= Ramkumar Chattopadhyay =

Indian singer, composer and music director

Ramkumar Chattopadhyay (1921 — 18 March 2009) was an eminent Bengali singer, composer and music director. He was well known as a classical singer with a unique repertoire of Puratani (old Bengali) songs, devotional songs and Tappa.

==Early life==
Ramkumar was born in 1921 at Darjipara of North Kolkata in a family with musical background. His grandfather was a classical singer from whom Chattopadhyay learned Tabla. He took lesson on classical music from Jatin Chatterjee, a singer of Bishnupur gharana.

==Music career==
Chattopadhyay first got an opportunity to accompany Kazi Nazrul Islam during a public meeting held by Subhash Chandra Bose in Kolkata. He learned Tappa from Kolobabu alias Jitendranath Bandopadhyay.

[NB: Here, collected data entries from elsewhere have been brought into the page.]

**src/hw/priority_selector.sv**
```systemverilog
`default_nettype none
`timescale 1ns/1ps

module priority_selector #(
	parameter int SIZE = 32 // number of request lines
) (
	input wire logic [SIZE-1:0] req, // one bit per candidate, bit 0 is the favourite
	input wire logic en, // nothing is granted while this is low
	output logic [SIZE-1:0] gnt // one hot, or all zero
);

	// scan from the top down so the lowest set request is the last to write gnt
	always_comb
	begin
		gnt = '0;
		if (en)
		begin
			for (int i = SIZE - 1; i >= 0; i--)
			begin
				if (req[i])
				begin
					gnt = '0; // drop whatever a higher request picked
					gnt[i] = 1'b1;
				end
			end
		end
	end

	// with no request set the loop never fires and gnt stays zero,
	// so callers read an empty grant as nothing available

endmodule

`default_nettype wire

```
**config.mk**
```make
export PLATFORM = sky130hd
export DESIGN_NAME = priority_selector
export DESIGN_NICKNAME = d
export VERILOG_FILES = /design/src/hw/priority_selector.sv
export SDC_FILE = /design/constraint.sdc
export NUM_CORES = 1
export LEC_CHECK = 0
export CAP_MARGIN = 40
export CORE_AREA = 2 2 50 52
export DETAILED_ROUTE_END_ITERATION = 6
export DIE_AREA = 0 0 52 54
export DONT_BUFFER_PORTS = 1
export GPL_TIMING_DRIVEN = 0
export PLACE_DENSITY = 0.45
export SLEW_MARGIN = 20
export SYNTH_ARGS = -nofsm -noshare
export SYNTH_HDL_FRONTEND = slang
export SYNTH_SLANG_ARGS = --single-unit
```
**constraint.sdc**
```tcl
create_clock -name vclk -period 1.3
set_input_delay 0.13 -clock vclk [all_inputs]
set_output_delay 0.13 -clock vclk [all_outputs]
set_load 0.03 [all_outputs]
```
# Yosys cells after proc, flatten, opt, wreduce, memory -nomap -nowiden
# Index checks and enable logic that the tools add are counted.
# classes
muxes	33
# op_table
op	count
$mux 32	33
# totals
output_inout_bits	32
register_bits	0
elab_cells	33
in_bits	33

# Logic depth before layout (Yosys ltp)
# Gate-level depths: netlist of run 1.
# depth
depth_word	33
depth_mapped	4

# Worst setup path after synthesis of run 1
# Ideal clock, no wire load.
# synth_timing
kind	input-to-output
start	input req[4]
end	output gnt[12]
t_required_ns	1.170
cell_stages	3
n_path_buf	0
arrival_time_ns	1.763
setup_slack_ns	-0.593
path_cell_list	nor3_2 > nand3_1 > nor4b_1
# synth_between
elab_chain_len	6
# synth_rtl
element	line	text
start, declared	7	input wire logic [SIZE-1:0] req,
$mux 32 (5 in a row)	20	if (req[i])
$mux 32	16	if (en)
end, declared	9	output logic [SIZE-1:0] gnt
# Every way passes these cells.

# Worst setup path after layout of run 1
# layout_timing
start	input req[0]
end	output gnt[29]
# layout_between
elab_chain_len	2
# layout_rtl
element	line
$mux 32	20
$mux 32	16
# Every way passes these cells.

==> metrics.cfg, run 1 <==
[layout]
area_growth_syn_to_layout_pct = 114.0
multi_input_area_um2 = 848.3
drive_above_1_share_pct = 62.89
final_cell_area_um2 = 1149
fillers = 205
regArea_um2 = 0
diodes = 0
seq_cells = 0
clkbuf_count = 0
fin_nets = 132

[synthesis]
synthSimpleGateAreaFrac_pct = 93.01
ys_seq_area_share_pct = 0
synth_compound_area_share_pct = 0
yosys_warnings = 0
synthTopCellsByArea = nor3_1 (11%), nor2_1 (8.4%), nor4_4 (7.9%)
synth_cells = 76
yosys.area.top_type = nor3_1
postSynthNetCount = 109
synth_area_um2 = 536.8
ys_types = 25
synthAdderAreaFrac_pct = 0
syn_area_per_cell_um2 = 7.063
synth_mux_area_share_pct = 0
synth_top_area_share_pct = 11.19
synth_top_family_by_area = simple AND/OR/NAND/NOR gates
synth-xor-area-share_pct = 0
synth_commonest_cells = nor2_1 (12), nor3_1 (12), nand2_1 (9), inv_1 (7), nand3b_1 (4)

[global_route]
antenna_found_initial = 0
grt-ovfl-total = 0
grt_pass1_vias = 607
track_usage_pct = 11.18
grt_pass1_wl_mm = 2.497
grt_max_degree = 9

[critical_path]
worstSetupEndpoint = gnt[29]
critical_path.startpoint = req[0]
worstPathCellList = nor3b_4 -> buf_4 -> nand4_4 -> buf_12 -> nor4_4
worst-path-max-fanout = 5
endpoint_kind = output port
arrival_ns = 1.28
cp_slowest_cell = nor4_4
crit_type = input port to output port
startpoint_type = input port
slowest_delay_ns = 0.50
crit_required_ns = 1.17

[sta]
rsz0062_at_grt = yes
hold_viol = 0
timing.hold.ws_ns = 0.3074
tightest_slew_ns = 0.5152
slew_headroom_pct = 65.51
finalSetupViolCount = 21
setup_slack_ns = -0.1136
period_share_pct = 108.7
final_period_minus_worst_setup_slack_ns = 1.414
drv_slew = 0
fmax_mhz = 707.4

[route]
firstDrtPassIters = 3
drt_iter0_markers = 3
final_antenna_net_count = 0
wirelength_mm = 1.867
viasPerCell = 5.394
via_count = 685
drc = 0
wl_per_cell_um = 14.70

[floorplan]
rows = 18
die_h_um = 54
die_area_um2 = 2808
io_pins = 65
die_w_um = 52
core_region_area_um2 = 2320
initial_core_util_pct = 23.14

[placement]
dp_hpwl_mm = 1.418
dpl_cell_area_um2 = 789.5
port-buffer-count = 0
gp_congestion = 0.6393

[status]
status = finished, violations left
violations = setup timing

[job]
cap_violations = 0

[min_path]
min_path_type = input port to output port

[power_and_ir_drop]
powerDensity_nw_per_um2 = 101.0
ir_drop_uv = 90.89
leakage_nw = 0.5831

placed cells by master, fill, tap and decap left out, types with 2 or more instances in the layout:
cell type and count:
nor2_4 3, buf_6 9, nand3b_1 4, and2_1 2
nor3b_4 2, nor4b_4 5, nor2_1 8, nor4_4 8
nand2_1 8, nand4_4 2, buf_12 3, nor3_4 13
and3_1 2, inv_1 7, buf_4 10, and3b_1 2
worst max-delay path: cells and delay by family:
family / cells / cell delay, ns
buffers and inverters: 2 / 0.32
and+or+nand+nor: 3 / 0.83
power by group:
group | internal (mW) | total [mW] | switching, mW
clock network | 0 | 0 | 0
logic | 0.0541 | 0.116 | 0.0619
registers | 0 | 0 | 0
final cells by class:
cell class | instances | share of cell area [%]
plain buffers | 1 | 1.743
well taps | 30 | 3.268
repair buffers | 21 | 18.85
inverters | 7 | 2.288
multi-input cells | 68 | 73.86
worst min path at each step:
stage | slack, ns | start | endpoint | depth (start not counted)
after floorplan | 0.31 | req[7] | gnt[8] | 1
after global routing | 0.31 | req[7] | gnt[8] | 1
after detailed placement | 0.31 | req[7] | gnt[8] | 1
after CTS | 0.31 | req[7] | gnt[8] | 1
final | 0.31 | req[7] | gnt[8] | 1
after global placement | 0.31 | req[7] | gnt[8] | 1
per-layer routing:
layer  track usage (%)  wire (um)  share of wire [%]
met4                 0          0                  0
met5                 0          0                  0
met3             2.222        164                8.8
met1             11.51        657                 35
met2             24.05       1045                 56
metrics by stage:
stage | TNS (ns) | power [mW] | setup slack, ns | util [%] | std cells
floorplan | -3.097 | 0.07394 | -0.1967 | - | 76
global placement | -6.995 | 0.07968 | -0.3766 | 34.03 | 106
detailed placement | -7.274 | 0.08029 | -0.4012 | 34.03 | 106
CTS | -1.726 | 0.1080 | -0.1345 | 45.09 | 121
global route | -2.513 | 0.1231 | -0.1799 | 49.51 | 127
finish | -1.304 | 0.1161 | -0.1136 | 49.51 | 127
cells by family after synthesis:
family / after synthesis
buf+inv: 8
simple gates: 68
timing repair:
item / CTS / global route
hold buffers: 0 / 0
buffers inserted: 15 / 6
pin swaps: 18 / 21
endpoints found under the setup margin: 25 / 22
gates resized for setup: 21 / 13
Note: power is estimated with default switching activity, not from simulation.
==> run 2, diff against run 1 <==
--- a/config.mk
+++ b/config.mk
@@ -5,13 +5,13 @@
 export SDC_FILE = /design/constraint.sdc
 export NUM_CORES = 1
 export LEC_CHECK = 0
+export BUFFER_PORTS_ARGS = -buffer_cell sky130_fd_sc_hd__buf_2
 export CAP_MARGIN = 40
 export CORE_AREA = 2 2 50 52
 export DETAILED_ROUTE_END_ITERATION = 6
 export DIE_AREA = 0 0 52 54
-export DONT_BUFFER_PORTS = 1
 export GPL_TIMING_DRIVEN = 0
-export PLACE_DENSITY = 0.45
+export PLACE_DENSITY = 0.64
 export SLEW_MARGIN = 20
 export SYNTH_ARGS = -nofsm -noshare
 export SYNTH_HDL_FRONTEND = slang
==> run 2 against run 1 <==
The flow still finishes with violations (setup timing); routed wire length grew 41%; setup slack lost 0.077 ns; flip-flop and latch count is the same; first-iteration DRC count grew to 4.7 times the previous value; sequential share of layout area is the same; largest cell class unchanged.
==> metrics.cfg, run 2 (synthesis gave the netlist of run 1 again) <==
[sta]
finalSetupViolCount = 24  ; was 21
final_period_minus_worst_setup_slack_ns = 1.491  ; was 1.414 ns
timing.hold.ws_ns = 0.5765  ; was 0.3074 ns
tns_ns = -2.488  ; was -1.304 ns
hold_viol = 0  ; unchanged
tightest_slew_ns = 0.2598  ; was 0.5152 ns
setup_slack_ns = -0.1907  ; was -0.1136 ns
slew_headroom_pct = 82.55  ; was 65.51%
fmax_mhz = 670.8  ; was 707.4 MHz
period_share_pct = 114.7  ; was 108.7%
rsz0062_at_grt = yes  ; unchanged
drv_slew = 0  ; unchanged

[global_route]
antenna_found_initial = 0  ; unchanged
grt_pass1_wl_mm = 3.774  ; was 2.497 mm
grt_max_degree = 11  ; was 9
grt-ovfl-total = 0  ; unchanged
track_usage_pct = 17.36  ; was 11.18%
grt_pass1_vias = 830  ; was 607

[layout]
final_core_util_pct = 71.36  ; was 49.51%
multi_input_area_um2 = 824.5  ; was 848.3 um2
seq_cells = 0  ; unchanged
final_cell_area_um2 = 1655  ; was 1149 um2
final_cells = 195  ; was 127
drive_above_1_share_pct = 78.79  ; was 62.89%
fillers = 176  ; was 205
diodes = 0  ; unchanged
fin_nets = 200  ; was 132
final_common_cell = buf_6  ; was nor3_4
area_growth_syn_to_layout_pct = 208.4  ; was 114.0%
clkbuf_count = 0  ; unchanged
mostFrequentLayoutCells = buf_6 (29), buf_2 (28), buf_4 (26)  ; was nor3_4 (13), buf_4 (10), buf_6 (9)
regArea_um2 = 0  ; unchanged

[floorplan]
io_pins = 65  ; unchanged
rows = 18  ; unchanged
die_area_um2 = 2808  ; unchanged
die_h_um = 54  ; unchanged
initial_core_util_pct = 23.14  ; unchanged
core_region_area_um2 = 2320  ; unchanged
die_w_um = 52  ; unchanged

[critical_path]
endpoint_kind = output port  ; unchanged
startpoint_type = input port  ; unchanged
worst-path-max-fanout = 3  ; was 5
crit_type = input port to output port  ; unchanged
arrival_ns = 1.36  ; was 1.28 ns
crit_required_ns = 1.17  ; about the same

[min_path]
min_path_type = input port to output port  ; unchanged

[job]
cap_violations = 0  ; unchanged

[route]
wl_per_cell_um = 13.46  ; was 14.70 um
viasPerCell = 4.908  ; was 5.394
top_layer_used = met4  ; was met3
met3_length_um = 119  ; was 164 um
route.met2.wl_mm = 1.559  ; was 1.045 mm
firstDrtPassIters = 4  ; was 3
final_antenna_net_count = 0  ; unchanged
met1_length_um = 923  ; was 657 um
drt_iter0_markers = 14  ; was 3
drc = 0  ; unchanged
via_count = 957  ; was 685
wirelength_mm = 2.624  ; was 1.867 mm

[placement]
port-buffer-count = 65  ; was 0
gp_congestion = 0.6337  ; was 0.6393
place_inst = 171  ; was 106
post-place-ws_ns = -0.4351  ; was -0.4012 ns
dpl_cell_area_um2 = 1115  ; was 789.5 um2
dp_hpwl_mm = 1.741  ; was 1.418 mm

[status]
status = finished, violations left  ; unchanged
violations = setup timing  ; unchanged

[power_and_ir_drop]
leakage_nw = 0.8366  ; was 0.5831 nW
finalPower_mw = 0.2641  ; was 0.1161 mW
powerDensity_nw_per_um2 = 159.6  ; was 101.0 nW/um2
ir_drop_uv = 112.9  ; was 90.89 uV

[cts]
hold_buffers = 0  ; unchanged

Sarat Chandra Pandit appointed him as a regular artist of Akashbani Kolkata and after that Chattopadhyay was established as a professional singer. His unparalleled skills lay in giving humorous, quirky twists to traditional forms of music, which were appreciated by classical music lovers. He composed music in two Bengali movies named Strir Patra in 1972 and Parikrama in 1996. He gained much popularity for Shyama Sangeet and Bengali Puratani Song or Baithaki Gaan. In his career he worked as a playback singer in number of Bengali films. Chattopadhyay died at 89 due to sepsis and multi organ failure at a private hospital in Kolkata. His son, Srikumar Chattyopadhyay is also a Bengali Classical Singer. On 1 June 2017 a statue of Chattopadhyay was inaugurated in Kolkata by Mala Roy, the then Chairperson of Kolkata Municipal Corporation.